Task instructions: Copy out the listing beneath, missing nothing.

*** Opening of Entries shown ***

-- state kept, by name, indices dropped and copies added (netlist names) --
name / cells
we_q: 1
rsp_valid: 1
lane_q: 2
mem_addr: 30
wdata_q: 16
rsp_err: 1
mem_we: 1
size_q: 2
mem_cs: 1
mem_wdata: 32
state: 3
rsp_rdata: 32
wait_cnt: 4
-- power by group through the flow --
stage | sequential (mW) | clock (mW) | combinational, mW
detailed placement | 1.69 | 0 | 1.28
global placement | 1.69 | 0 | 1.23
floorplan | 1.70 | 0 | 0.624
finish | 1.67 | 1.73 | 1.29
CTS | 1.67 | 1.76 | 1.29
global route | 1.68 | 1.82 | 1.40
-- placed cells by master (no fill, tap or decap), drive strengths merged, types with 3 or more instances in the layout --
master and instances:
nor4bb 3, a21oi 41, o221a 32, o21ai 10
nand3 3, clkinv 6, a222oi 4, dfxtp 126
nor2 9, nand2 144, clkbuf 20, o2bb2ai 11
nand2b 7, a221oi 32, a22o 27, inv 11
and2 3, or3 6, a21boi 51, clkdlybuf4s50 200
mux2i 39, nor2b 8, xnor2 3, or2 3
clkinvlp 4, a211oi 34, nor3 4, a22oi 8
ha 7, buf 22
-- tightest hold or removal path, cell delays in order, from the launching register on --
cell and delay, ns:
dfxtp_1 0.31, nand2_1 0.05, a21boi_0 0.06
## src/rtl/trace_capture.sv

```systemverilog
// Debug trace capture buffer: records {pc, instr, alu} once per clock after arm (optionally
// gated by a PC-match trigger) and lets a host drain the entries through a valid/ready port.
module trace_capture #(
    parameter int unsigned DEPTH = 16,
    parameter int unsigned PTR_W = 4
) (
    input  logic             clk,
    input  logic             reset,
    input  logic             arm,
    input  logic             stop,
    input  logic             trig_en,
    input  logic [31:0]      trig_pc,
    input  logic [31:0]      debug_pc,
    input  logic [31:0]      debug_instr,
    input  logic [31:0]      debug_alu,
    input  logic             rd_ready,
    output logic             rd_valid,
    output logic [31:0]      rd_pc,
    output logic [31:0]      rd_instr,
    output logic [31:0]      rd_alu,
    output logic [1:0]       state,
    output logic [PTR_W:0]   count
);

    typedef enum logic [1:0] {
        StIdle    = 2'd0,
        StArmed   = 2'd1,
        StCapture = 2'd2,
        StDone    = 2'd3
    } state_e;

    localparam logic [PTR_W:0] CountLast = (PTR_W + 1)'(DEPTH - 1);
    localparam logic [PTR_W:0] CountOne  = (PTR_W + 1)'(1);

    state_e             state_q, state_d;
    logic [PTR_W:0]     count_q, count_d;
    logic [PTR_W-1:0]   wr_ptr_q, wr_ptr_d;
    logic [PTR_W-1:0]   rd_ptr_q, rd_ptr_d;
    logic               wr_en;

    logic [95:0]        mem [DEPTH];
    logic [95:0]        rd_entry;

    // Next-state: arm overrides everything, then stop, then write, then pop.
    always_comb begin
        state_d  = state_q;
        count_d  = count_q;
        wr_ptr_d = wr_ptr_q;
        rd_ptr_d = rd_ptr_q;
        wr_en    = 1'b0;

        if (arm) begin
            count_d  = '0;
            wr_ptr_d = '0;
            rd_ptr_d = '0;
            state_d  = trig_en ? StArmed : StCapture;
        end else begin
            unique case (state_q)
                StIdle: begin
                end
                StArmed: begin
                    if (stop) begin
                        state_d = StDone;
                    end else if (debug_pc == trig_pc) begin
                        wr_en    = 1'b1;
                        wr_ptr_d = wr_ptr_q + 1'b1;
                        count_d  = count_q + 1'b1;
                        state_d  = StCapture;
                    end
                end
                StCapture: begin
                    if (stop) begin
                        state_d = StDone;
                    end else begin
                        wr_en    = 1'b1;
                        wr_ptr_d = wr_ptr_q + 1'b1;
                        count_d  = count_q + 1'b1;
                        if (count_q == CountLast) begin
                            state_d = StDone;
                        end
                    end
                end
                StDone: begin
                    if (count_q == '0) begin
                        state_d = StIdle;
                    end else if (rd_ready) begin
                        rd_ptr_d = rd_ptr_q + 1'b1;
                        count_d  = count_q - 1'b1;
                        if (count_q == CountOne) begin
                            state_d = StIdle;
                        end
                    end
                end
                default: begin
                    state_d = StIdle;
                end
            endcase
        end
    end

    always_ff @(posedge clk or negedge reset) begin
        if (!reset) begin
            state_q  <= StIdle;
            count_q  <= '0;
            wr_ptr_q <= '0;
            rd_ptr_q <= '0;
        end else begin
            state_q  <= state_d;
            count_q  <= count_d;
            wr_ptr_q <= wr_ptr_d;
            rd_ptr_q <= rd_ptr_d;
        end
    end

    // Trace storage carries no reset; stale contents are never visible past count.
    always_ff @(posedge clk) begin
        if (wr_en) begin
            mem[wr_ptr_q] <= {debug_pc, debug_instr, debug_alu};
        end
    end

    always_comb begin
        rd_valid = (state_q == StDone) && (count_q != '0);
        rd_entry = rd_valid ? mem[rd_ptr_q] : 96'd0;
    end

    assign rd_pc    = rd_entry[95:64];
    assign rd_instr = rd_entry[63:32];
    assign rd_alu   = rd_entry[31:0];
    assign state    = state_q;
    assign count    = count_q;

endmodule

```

*** Close of Entries shown ***

Solution to this problem:
-- state kept, by name, indices dropped and copies added (netlist names) --
name / cells
we_q: 1
rsp_valid: 1
lane_q: 2
mem_addr: 30
wdata_q: 16
rsp_err: 1
mem_we: 1
size_q: 2
mem_cs: 1
mem_wdata: 32
state: 3
rsp_rdata: 32
wait_cnt: 4
-- power by group through the flow --
stage | sequential (mW) | clock (mW) | combinational, mW
detailed placement | 1.69 | 0 | 1.28
global placement | 1.69 | 0 | 1.23
floorplan | 1.70 | 0 | 0.624
finish | 1.67 | 1.73 | 1.29
CTS | 1.67 | 1.76 | 1.29
global route | 1.68 | 1.82 | 1.40
-- placed cells by master (no fill, tap or decap), drive strengths merged, types with 3 or more instances in the layout --
master and instances:
nor4bb 3, a21oi 41, o221a 32, o21ai 10
nand3 3, clkinv 6, a222oi 4, dfxtp 126
nor2 9, nand2 144, clkbuf 20, o2bb2ai 11
nand2b 7, a221oi 32, a22o 27, inv 11
and2 3, or3 6, a21boi 51, clkdlybuf4s50 200
mux2i 39, nor2b 8, xnor2 3, or2 3
clkinvlp 4, a211oi 34, nor3 4, a22oi 8
ha 7, buf 22
-- tightest hold or removal path, cell delays in order, from the launching register on --
cell and delay, ns:
dfxtp_1 0.31, nand2_1 0.05, a21boi_0 0.06
## src/rtl/trace_capture.sv

```systemverilog
// Debug trace capture buffer: records {pc, instr, alu} once per clock after arm (optionally
// gated by a PC-match trigger) and lets a host drain the entries through a valid/ready port.
module trace_capture #(
    parameter int unsigned DEPTH = 16,
    parameter int unsigned PTR_W = 4
) (
    input  logic             clk,
    input  logic             reset,
    input  logic             arm,
    input  logic             stop,
    input  logic             trig_en,
    input  logic [31:0]      trig_pc,
    input  logic [31:0]      debug_pc,
    input  logic [31:0]      debug_instr,
    input  logic [31:0]      debug_alu,
    input  logic             rd_ready,
    output logic             rd_valid,
    output logic [31:0]      rd_pc,
    output logic [31:0]      rd_instr,
    output logic [31:0]      rd_alu,
    output logic [1:0]       state,
    output logic [PTR_W:0]   count
);

    typedef enum logic [1:0] {
        StIdle    = 2'd0,
        StArmed   = 2'd1,
        StCapture = 2'd2,
        StDone    = 2'd3
    } state_e;

    localparam logic [PTR_W:0] CountLast = (PTR_W + 1)'(DEPTH - 1);
    localparam logic [PTR_W:0] CountOne  = (PTR_W + 1)'(1);

    state_e             state_q, state_d;
    logic [PTR_W:0]     count_q, count_d;
    logic [PTR_W-1:0]   wr_ptr_q, wr_ptr_d;
    logic [PTR_W-1:0]   rd_ptr_q, rd_ptr_d;
    logic               wr_en;

    logic [95:0]        mem [DEPTH];
    logic [95:0]        rd_entry;

    // Next-state: arm overrides everything, then stop, then write, then pop.
    always_comb begin
        state_d  = state_q;
        count_d  = count_q;
        wr_ptr_d = wr_ptr_q;
        rd_ptr_d = rd_ptr_q;
        wr_en    = 1'b0;

        if (arm) begin
            count_d  = '0;
            wr_ptr_d = '0;
            rd_ptr_d = '0;
            state_d  = trig_en ? StArmed : StCapture;
        end else begin
            unique case (state_q)
                StIdle: begin
                end
                StArmed: begin
                    if (stop) begin
                        state_d = StDone;
                    end else if (debug_pc == trig_pc) begin
                        wr_en    = 1'b1;
                        wr_ptr_d = wr_ptr_q + 1'b1;
                        count_d  = count_q + 1'b1;
                        state_d  = StCapture;
                    end
                end
                StCapture: begin
                    if (stop) begin
                        state_d = StDone;
                    end else begin
                        wr_en    = 1'b1;
                        wr_ptr_d = wr_ptr_q + 1'b1;
                        count_d  = count_q + 1'b1;
                        if (count_q == CountLast) begin
                            state_d = StDone;
                        end
                    end
                end
                StDone: begin
                    if (count_q == '0) begin
                        state_d = StIdle;
                    end else if (rd_ready) begin
                        rd_ptr_d = rd_ptr_q + 1'b1;
                        count_d  = count_q - 1'b1;
                        if (count_q == CountOne) begin
                            state_d = StIdle;
                        end
                    end
                end
                default: begin
                    state_d = StIdle;
                end
            endcase
        end
    end

    always_ff @(posedge clk or negedge reset) begin
        if (!reset) begin
            state_q  <= StIdle;
            count_q  <= '0;
            wr_ptr_q <= '0;
            rd_ptr_q <= '0;
        end else begin
            state_q  <= state_d;
            count_q  <= count_d;
            wr_ptr_q <= wr_ptr_d;
            rd_ptr_q <= rd_ptr_d;
        end
    end

    // Trace storage carries no reset; stale contents are never visible past count.
    always_ff @(posedge clk) begin
        if (wr_en) begin
            mem[wr_ptr_q] <= {debug_pc, debug_instr, debug_alu};
        end
    end

    always_comb begin
        rd_valid = (state_q == StDone) && (count_q != '0);
        rd_entry = rd_valid ? mem[rd_ptr_q] : 96'd0;
    end

    assign rd_pc    = rd_entry[95:64];
    assign rd_instr = rd_entry[63:32];
    assign rd_alu   = rd_entry[31:0];
    assign state    = state_q;
    assign count    = count_q;

endmodule

```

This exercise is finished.